# magic booth



## soundman (Jan 26, 2004)

Well I got the task of designing a booth where a person walks in a wimp and walks out big and strong. I was thinking a spining wheel a strobe light and fog but I think I could do more with it plus Im looking for a sound effect (I know exactly what it sounds like in my head) This booth was made by the goverment so I think I will have some DOD numbers and a flag on it. Does any one have any other ideas or pictures? Sorry for the mest up post but I am giddy with excitment.


----------



## ship (Jan 26, 2004)

Spinning wheels are feminin. Can we see into the booth like a telephone booth, or is it more of a transucent type thing?

Had a thought about a red (red is power, anger and manly) 4' fluorescent lamp on a track that goes up and down and dims on the upstroke at the same time as a amber gelled strobe light flashes on a building but slow upstroke pulse from inside. 
After that some coves above and below the booth with a lot of colored rope light lighting on an upfading dimmer - especially at the bottom to make it seem as if the booth begins to float the stronger the person gets. Put the lights in coves so instead of the individual lamps spaced every inch, all you see is the glow from them as reflected off the box. Perhaps a light house or mars (cop) light effect above it all, or at least a pulsing colored lamp in bell jar.

perhaps house lights lighting the booth could have tight focuses on the booth - say dividing it into three and chase between top, middle and bottom at a different rate from the interior lighting. If you have the ability to linger or make the chase progressively longer the higher up on the booth you get, the more it will seem as if the booth is growing if not physically also growing. Tallness equals strength. In between growing chase lights perhaps a momentary flash of a gobo breakup pattern with a really intense light on the whole booth.

Perhaps even the side walls, if not panels all over the booth that baloon out with the pulses as if the booth is breathing and that breathing keeps getting more and more deep.


----------



## soundman (Jan 27, 2004)

I like the tube idea but I think it will be too much( fun for me but not good for the TD) I like the idea of diveding up the booth by lights so nice bold colors I think a green yellow red fading/mixing going up or acrosed I like hte bell jar idea so maybe I will make the top out of plexi then put some gel on it and have a strobe on the top and when it fires it will light the gel and shine it on the back wall. man if you could so the drawings in my head/paper. 

The cop/light house light would look good but I think it would too much like a cop light from rat shack and that would take away from it


----------



## The_Terg (Jan 27, 2004)

If I were doing it, I would try to make it look as immensely complex as possible. Rather than just a plain looking booth, put rectangles extruding from the surface, wires dangling, pipes coming out every which way, all sorts of odd things. 

And I like the red light idea...


----------



## soundman (Jan 27, 2004)

Ill draw some stuff up during my classes tommarow with my 1337 art skills, pipes and wires now ill have a reason to use our brand new welder


----------



## ship (Jan 28, 2004)

Think Tim Allen while composing it's construction - more power.
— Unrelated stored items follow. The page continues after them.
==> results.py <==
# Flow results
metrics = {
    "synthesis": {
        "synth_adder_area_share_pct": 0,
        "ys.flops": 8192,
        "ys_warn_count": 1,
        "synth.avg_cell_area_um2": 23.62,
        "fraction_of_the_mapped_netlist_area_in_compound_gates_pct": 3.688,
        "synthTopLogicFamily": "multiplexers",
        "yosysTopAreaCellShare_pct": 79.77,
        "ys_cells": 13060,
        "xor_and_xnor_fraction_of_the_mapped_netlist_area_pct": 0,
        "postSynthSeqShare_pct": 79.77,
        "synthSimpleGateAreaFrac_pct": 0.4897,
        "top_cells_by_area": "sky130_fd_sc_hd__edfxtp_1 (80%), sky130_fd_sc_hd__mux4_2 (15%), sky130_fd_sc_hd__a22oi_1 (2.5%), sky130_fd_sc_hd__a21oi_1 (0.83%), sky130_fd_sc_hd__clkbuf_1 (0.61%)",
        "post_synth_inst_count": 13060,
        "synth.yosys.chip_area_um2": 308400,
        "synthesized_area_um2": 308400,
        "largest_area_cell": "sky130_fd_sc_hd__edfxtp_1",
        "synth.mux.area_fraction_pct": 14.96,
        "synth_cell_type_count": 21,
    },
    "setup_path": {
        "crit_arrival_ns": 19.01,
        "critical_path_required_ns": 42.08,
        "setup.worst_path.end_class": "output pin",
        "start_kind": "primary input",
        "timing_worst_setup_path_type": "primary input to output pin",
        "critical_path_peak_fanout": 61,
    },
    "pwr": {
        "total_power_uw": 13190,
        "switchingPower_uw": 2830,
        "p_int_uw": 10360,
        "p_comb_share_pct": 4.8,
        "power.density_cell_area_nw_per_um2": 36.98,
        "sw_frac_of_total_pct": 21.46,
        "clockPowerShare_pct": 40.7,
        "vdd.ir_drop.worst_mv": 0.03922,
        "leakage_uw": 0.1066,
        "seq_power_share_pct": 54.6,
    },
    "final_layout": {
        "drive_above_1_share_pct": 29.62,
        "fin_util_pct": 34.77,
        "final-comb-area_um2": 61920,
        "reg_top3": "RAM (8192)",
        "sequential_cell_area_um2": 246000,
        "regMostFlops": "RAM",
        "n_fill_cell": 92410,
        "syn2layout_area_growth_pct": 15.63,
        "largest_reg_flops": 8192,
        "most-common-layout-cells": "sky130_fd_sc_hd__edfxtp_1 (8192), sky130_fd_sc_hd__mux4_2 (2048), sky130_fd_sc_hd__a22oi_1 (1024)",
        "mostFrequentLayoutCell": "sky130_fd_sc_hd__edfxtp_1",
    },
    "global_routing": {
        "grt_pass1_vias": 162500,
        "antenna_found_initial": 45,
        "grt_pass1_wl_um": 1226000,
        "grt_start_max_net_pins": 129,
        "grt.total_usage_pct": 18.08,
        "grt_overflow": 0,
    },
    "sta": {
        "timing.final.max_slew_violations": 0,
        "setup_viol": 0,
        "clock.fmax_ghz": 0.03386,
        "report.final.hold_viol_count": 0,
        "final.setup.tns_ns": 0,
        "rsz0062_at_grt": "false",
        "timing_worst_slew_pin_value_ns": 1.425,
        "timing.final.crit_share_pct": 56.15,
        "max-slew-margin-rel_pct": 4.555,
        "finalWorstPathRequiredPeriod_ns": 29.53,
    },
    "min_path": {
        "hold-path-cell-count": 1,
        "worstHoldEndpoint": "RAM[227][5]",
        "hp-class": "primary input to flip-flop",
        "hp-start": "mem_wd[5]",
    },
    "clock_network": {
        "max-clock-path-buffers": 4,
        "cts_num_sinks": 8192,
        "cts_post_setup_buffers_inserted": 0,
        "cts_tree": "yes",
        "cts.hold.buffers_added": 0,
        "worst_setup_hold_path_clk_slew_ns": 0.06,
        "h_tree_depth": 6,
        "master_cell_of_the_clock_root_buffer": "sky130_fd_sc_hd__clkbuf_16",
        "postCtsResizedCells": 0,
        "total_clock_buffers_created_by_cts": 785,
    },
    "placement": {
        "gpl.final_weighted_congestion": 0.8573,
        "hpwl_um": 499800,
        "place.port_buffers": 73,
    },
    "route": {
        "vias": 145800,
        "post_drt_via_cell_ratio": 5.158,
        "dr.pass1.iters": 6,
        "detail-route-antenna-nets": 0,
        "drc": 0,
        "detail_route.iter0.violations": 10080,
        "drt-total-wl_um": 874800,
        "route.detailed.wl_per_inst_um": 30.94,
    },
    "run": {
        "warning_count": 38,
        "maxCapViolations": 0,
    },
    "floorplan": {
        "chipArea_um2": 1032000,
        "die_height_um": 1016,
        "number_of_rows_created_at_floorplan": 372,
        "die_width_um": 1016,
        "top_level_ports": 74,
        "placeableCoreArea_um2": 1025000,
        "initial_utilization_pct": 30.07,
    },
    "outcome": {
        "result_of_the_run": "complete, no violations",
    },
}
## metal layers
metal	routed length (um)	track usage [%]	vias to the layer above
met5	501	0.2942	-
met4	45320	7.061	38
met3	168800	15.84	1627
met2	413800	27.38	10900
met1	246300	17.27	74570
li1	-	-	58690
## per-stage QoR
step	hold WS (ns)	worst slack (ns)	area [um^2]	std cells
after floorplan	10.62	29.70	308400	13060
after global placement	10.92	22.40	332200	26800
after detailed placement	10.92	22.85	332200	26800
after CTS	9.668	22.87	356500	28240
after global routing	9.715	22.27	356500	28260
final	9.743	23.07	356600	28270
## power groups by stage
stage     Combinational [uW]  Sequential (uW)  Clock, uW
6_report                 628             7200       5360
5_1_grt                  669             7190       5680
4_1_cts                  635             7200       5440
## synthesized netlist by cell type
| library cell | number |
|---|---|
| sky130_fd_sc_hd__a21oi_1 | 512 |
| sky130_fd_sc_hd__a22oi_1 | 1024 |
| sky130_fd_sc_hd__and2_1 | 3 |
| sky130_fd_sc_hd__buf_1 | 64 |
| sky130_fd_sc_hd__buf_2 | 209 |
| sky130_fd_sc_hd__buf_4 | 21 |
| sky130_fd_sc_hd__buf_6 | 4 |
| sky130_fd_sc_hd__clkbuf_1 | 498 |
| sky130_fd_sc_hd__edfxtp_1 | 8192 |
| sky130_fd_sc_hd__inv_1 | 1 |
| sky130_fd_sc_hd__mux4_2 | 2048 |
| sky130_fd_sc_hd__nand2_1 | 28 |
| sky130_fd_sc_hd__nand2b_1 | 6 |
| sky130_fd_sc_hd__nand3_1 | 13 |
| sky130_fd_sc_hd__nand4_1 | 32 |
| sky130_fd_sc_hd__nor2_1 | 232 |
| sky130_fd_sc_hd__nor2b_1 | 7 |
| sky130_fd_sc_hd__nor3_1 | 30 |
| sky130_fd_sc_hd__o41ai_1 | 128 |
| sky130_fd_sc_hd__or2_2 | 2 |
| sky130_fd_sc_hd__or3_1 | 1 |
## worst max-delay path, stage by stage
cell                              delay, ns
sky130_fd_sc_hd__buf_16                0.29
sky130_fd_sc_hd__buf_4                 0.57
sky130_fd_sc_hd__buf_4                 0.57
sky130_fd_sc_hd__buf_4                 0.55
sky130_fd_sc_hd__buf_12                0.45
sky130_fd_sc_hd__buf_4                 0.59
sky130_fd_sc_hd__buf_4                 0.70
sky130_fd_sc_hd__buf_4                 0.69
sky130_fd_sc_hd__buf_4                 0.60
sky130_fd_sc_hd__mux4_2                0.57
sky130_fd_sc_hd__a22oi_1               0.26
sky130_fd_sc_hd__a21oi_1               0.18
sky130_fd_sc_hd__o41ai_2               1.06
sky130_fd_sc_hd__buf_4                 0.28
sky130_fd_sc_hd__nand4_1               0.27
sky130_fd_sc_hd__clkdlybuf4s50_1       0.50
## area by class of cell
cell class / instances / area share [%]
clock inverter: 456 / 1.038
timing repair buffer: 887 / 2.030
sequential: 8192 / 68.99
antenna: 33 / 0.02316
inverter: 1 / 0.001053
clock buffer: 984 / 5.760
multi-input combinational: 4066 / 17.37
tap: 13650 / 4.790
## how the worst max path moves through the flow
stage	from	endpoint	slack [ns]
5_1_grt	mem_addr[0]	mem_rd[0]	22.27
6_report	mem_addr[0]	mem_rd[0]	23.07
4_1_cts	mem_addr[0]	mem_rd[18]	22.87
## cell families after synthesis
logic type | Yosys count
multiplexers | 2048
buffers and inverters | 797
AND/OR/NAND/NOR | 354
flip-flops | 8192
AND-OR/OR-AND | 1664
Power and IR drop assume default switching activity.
`timescale 1ps/1ps 
module datapath(clk, rset, pc_sel, imm_sel, RF_we, a_sel, b_sel, alu_sel, wb_sel, beq, inst, pc, MEM_addr, MEM_rData, MEM_wDATA);
input clk , rset, pc_sel , a_sel , b_sel , RF_we; 
input [1:0] wb_sel ;
input [2:0] imm_sel; 
input [3:0] alu_sel ; 
input [31:0] inst , MEM_rData; 
output beq; 
output [31:0] pc, MEM_wDATA; 
output [7:0] MEM_addr;
wire [31:0] pc_next, pcplus_4, pc_i;
wire [31:0] rs1, rs2, wbdata1, wbdata2;
wire [31:0] imm;
wire [31:0] ALU_rs1, ALU_rs2, ALU_rd;
assign pc = pc_i;
assign MEM_addr = ALU_rd [7:0];
assign MEM_wDATA = rs2 ;
program_counter pcreg(.clk(clk),
                      .rset(rset),
					  .d_in(pc_next),
					  .d_out(pc_i));
adder pcadd(.a(pc_i),
            .b(32'b100),
			.sum(pcplus_4));
mux pcnextmux1(.in1(pcplus_4),
               .in2(ALU_rd),
               .out(pc_next),
               .sel(pc_sel));
register_file rf(.clk(clk),
                 .we(RF_we),
                 .r_add1(inst[19:15]),
                 .r_add2(inst[24:20]),
                 .w_add(inst[11:7]),
				 .r_data1(rs1),
				 .r_data2(rs2),
				 .w_data(wbdata2));
branch_comp brcomp(.r_data1(rs1),
                   .r_data2(rs2),
                   .beq(beq));
imm_gen immgen(.inst(inst),
               .imm_sel(imm_sel),
               .imm(imm));
mux amux(.in1(rs1),
         .in2(pc_i),
         .out(ALU_rs1),
         .sel(a_sel));
mux bmux(.in1(rs2),
         .in2(imm),
         .out(ALU_rs2),
         .sel(b_sel));		 
ALU_riscv alu(.rs1(ALU_rs1),                      
              .rs2(ALU_rs2),
			  .rd(ALU_rd),
			  .alu_sel(alu_sel));
mux wbmux1(.in1(MEM_rData),
           .in2(ALU_rd),
           .out(wbdata1),
           .sel(wb_sel[0]));	
mux wbmux2(.in1(wbdata1),
           .in2(pcplus_4),
           .out(wbdata2),
           .sel(wb_sel[1]));			 
endmodule
`timescale 1ps/1ps 
module imm_gen(imm, inst, imm_sel);
input [31:0] inst;
input [2:0] imm_sel;
output reg [31:0] imm;
always @(*)
begin
#50
case (imm_sel)
3'b001 : imm = {{21{inst[31]}}, inst[30:20]};                            
3'b010 : imm = {{21{inst[31]}}, inst[30:25], inst[11:8],inst[7]};                
3'b011 : imm = {{20{inst[31]}}, inst[7],inst[30:25],inst[11:8],1'b0};    
3'b100 : imm = {{11{inst[31]}}, inst[19:12],inst[20],inst[30:21],1'b0};  
default: imm = 32'bx;                                                    
endcase
end
endmodule
`timescale 1ps/1ps
module register_file (r_data1, r_data2, clk, we, r_add1, r_add2, w_add,w_data);
input clk, we; 
input [4:0] r_add1, r_add2, w_add; 
input [31:0] w_data; 
output [31:0] r_data1, r_data2; 
reg [31:0] RF [0:31]; 
always @ (posedge clk)
begin #50
if (we)
	RF[w_add]<= w_data; 
end 
assign #50 r_data1 = (r_add1==0)? 0 : RF[r_add1];
assign #50 r_data2 = (r_add2==0)? 0 : RF[r_add2];
endmodule
`timescale 1ps/1ps
module riscv_top(clk, rset, inst, MEM_rData, pc, MEM_addr, MEM_wDATA, dm_we);
input clk;
input rset;
input [31:0] inst;
input [31:0] MEM_rData;
output [31:0] pc;
output [7:0] MEM_addr;
output [31:0] MEM_wDATA;
output dm_we ;
wire beq, pc_sel, RF_we, a_sel, b_sel;
wire [2:0] imm_sel;
wire [3:0] alu_sel;
wire [1:0] wb_sel ;
Control_Unit ctrl (.inst(inst),
                   .beq(beq),
				   .pc_sel(pc_sel),
				   .imm_sel(imm_sel),
				   .RF_we(RF_we),
				   .a_sel(a_sel),
				   .b_sel(b_sel),
				   .alu_sel(alu_sel),
				   .dm_we(dm_we),
				   .wb_sel(wb_sel));
datapath dp (.clk(clk),
             .rset(rset),
			 .pc_sel(pc_sel),
			 .imm_sel(imm_sel),
			 .wb_sel(wb_sel),
			 .RF_we(RF_we),
			 .a_sel(a_sel),
			 .b_sel(b_sel),
			 .alu_sel(alu_sel),
			 .beq(beq),
			 .inst(inst),
			 .pc(pc),
			 .MEM_addr(MEM_addr),
			 .MEM_rData(MEM_rData),
			 .MEM_wDATA(MEM_wDATA));
endmodule				   
==> flow/run.sh <==
#!/bin/bash
# OpenROAD 26Q1-2900-gdf79404cd8, Yosys 0.63+post, stock flow scripts
make -C /OpenROAD-flow-scripts/flow DESIGN_CONFIG=/design/flow/config.mk WORK_HOME=/design/flow/orfs finish
==> flow/config.mk <==
export PLATFORM = sky130hd
export DESIGN_NAME = riscv_top
export DESIGN_NICKNAME = riscv_top
export VERILOG_FILES = /design/flow/design.v
export SDC_FILE = /design/flow/constraint.sdc
export NUM_CORES = 4
export LEC_CHECK = 1
export CORE_UTILIZATION = 30
==> flow/constraint.sdc <==
current_design riscv_top

set clk_period 17.8
set clk_io_pct 0.2

create_clock -name clk0 -period $clk_period [get_ports {clk}]

set non_clock_inputs [all_inputs -no_clocks]
set_input_delay [expr $clk_period * $clk_io_pct] -clock clk0 $non_clock_inputs
set_output_delay [expr $clk_period * $clk_io_pct] -clock clk0 [all_outputs]
===== flow/design.v =====
module DisplayNumber(
    input        clk,
    input        rst,
    input [15:0] hexs,
    input [ 3:0] points,
    input [ 3:0] LEs,
    output[ 3:0] AN,
    output[ 7:0] SEGMENT
);
wire [31:0] internal_signal1;
wire [3:0]internal_signal2;
wire internal_signal3, internal_signal4;
clkdiv div_res_ins(
    .clk(clk),
    .rst(rst),
    .div_res(internal_signal1)
);
DisplaySync DisplaySync_ins(
    .scan(internal_signal1[18:17]),
    .hexs(hexs),
    .points(points),
    .LEs(LEs),
    .AN(AN),
    .HEX(internal_signal2),
    .point(internal_signal3),
    .LE(internal_signal4)
);
MyMC14495 MyMC14495_ins(
    .D0(internal_signal2[0]),
    .D1(internal_signal2[1]),
    .D2(internal_signal2[2]),
    .D3(internal_signal2[3]),
    .point(internal_signal3),
    .LE(internal_signal4),
    .a(SEGMENT[0]),
    .b(SEGMENT[1]),
    .c(SEGMENT[2]),
    .d(SEGMENT[3]),
    .e(SEGMENT[4]),
    .f(SEGMENT[5]),
    .g(SEGMENT[6]),
    .p(SEGMENT[7])
);
endmodule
As for your reply to me, I have almost no idea of what you said in the latter part. Communications skills in describing what you design goes a long way later in teling the director your intent. No offense meant, just something to work on between typos and language used in the future quick reply or not.

Hope so far our thoughts gave you some ideas. The BBC TV Series Doctor Who and his Tartus was my starting concept but that's only typical. Something you weld and make up in a free form should be so much better.

If you have scrap metals, some thoughts on your own and time, I'm sure it will be really cool. Post a photo of it if you can, but at least keep a photo of it plus your sketches for your portfolieo. 

Than to electrify it with what ever you can come up with. My idea was more in timing the chase and cues so they are complex rather than the standard - "oh, it's another strobe light." Normal strobes and their timings bore the heck out of me as un-imaginative.


----------



## The_Terg (Jan 28, 2004)

ship said:


> Think Tim Allen while composing it's construction - more power.




YYaaaarrr!

Yep, I say as industrial as possible. Even better, think Tim Allen meets a model for a Star Wars republic cruiser.


----------



## soundman (Jan 28, 2004)

I will start off by explaining the last sentence of my post. I like it when go to a show and spend the ride home wondering home they did some of the effects like in the producers and possible 42nd street they have signs light up out of no where and still I can not figure out how they did that. My best guess is el tape or something of that nature. But back to the cop light, if I just were to put it on the top and have it spin everyone would know what it is and where I got it spoiling the 'magic'. 

Now rereading my post I should restate all that .That moving flourcent tube would look awesome but with the time and budget restraints I doubt my TD would let me do it 

I think using lights to separate it into 3 parts then chase faster as the machine gets warmed up will look very good if I can find some nice colors to stand out from the set but not look gaudy. 

As far as the top goes I hopefully will use a piece of plexi with a few different colorer squares of gel on it. Then as the machine gets going the strobe will flicker to project the colors on the back wall of the set. 

I have a few rough drawing of what i want it to look like, but as far as pictures go I will bring my digital camera to builds but i hate to stop and take pictures when I only have two and a half real hours of work time. I will post finished pictures I think the show runs in March so it might be a couple of weeks before it starts to like like anything. Once I get home from work I will finish my drawings hopefully scan and post them. 

Mike Rock-monster theater project leader 

I now realize taking a little more time in writing yields much better results.


----------



## ship (Jan 28, 2004)

I get it now. Thanks for explaining. As for photos, remember this is but one show. Taking a moment to take a picture is a few seconds out of it, but it will last forever and be proof of both you having built plus designed it and show how it was done. Wish I had shows I built and designed as photos, but more than that I wish I also took the build time out for a photo. Have some of a boat for a set once. As interesting as the finished product that did not turn out. Just a thought however to keep at the back of your head. Every once in a while you tend to step back and look at what's done. Perhaps one or two of them might be a good stopping point for a photo.

Anyway, the fluorescent would be quite a lot to engineer, plus the cop light I agree was not so good. Just brain storming, I'm glad you at that point are not going to attempt some sort of pneumatic bladders for the box so it breaths. Now that beyond the lighting would be difficult. Fun project, have fun with it.


----------



## soundman (Jan 29, 2004)

I have some pics of the plant from little shop but only when it was under construction and I am kicking myself for that because in two weekends and some painting time we bult one rock man eating plant, then we sold it so I am SOL


----------



## MircleWorker (Mar 4, 2006)

all I think of is a Porta Potty with lights all over it. If it not a funny show. then I guess the Porta potty wouldn't work.


----------



## MircleWorker (Mar 4, 2006)

wow old link! I had no Idea how I got here. I guess I need to pay more attention to original post dates.


----------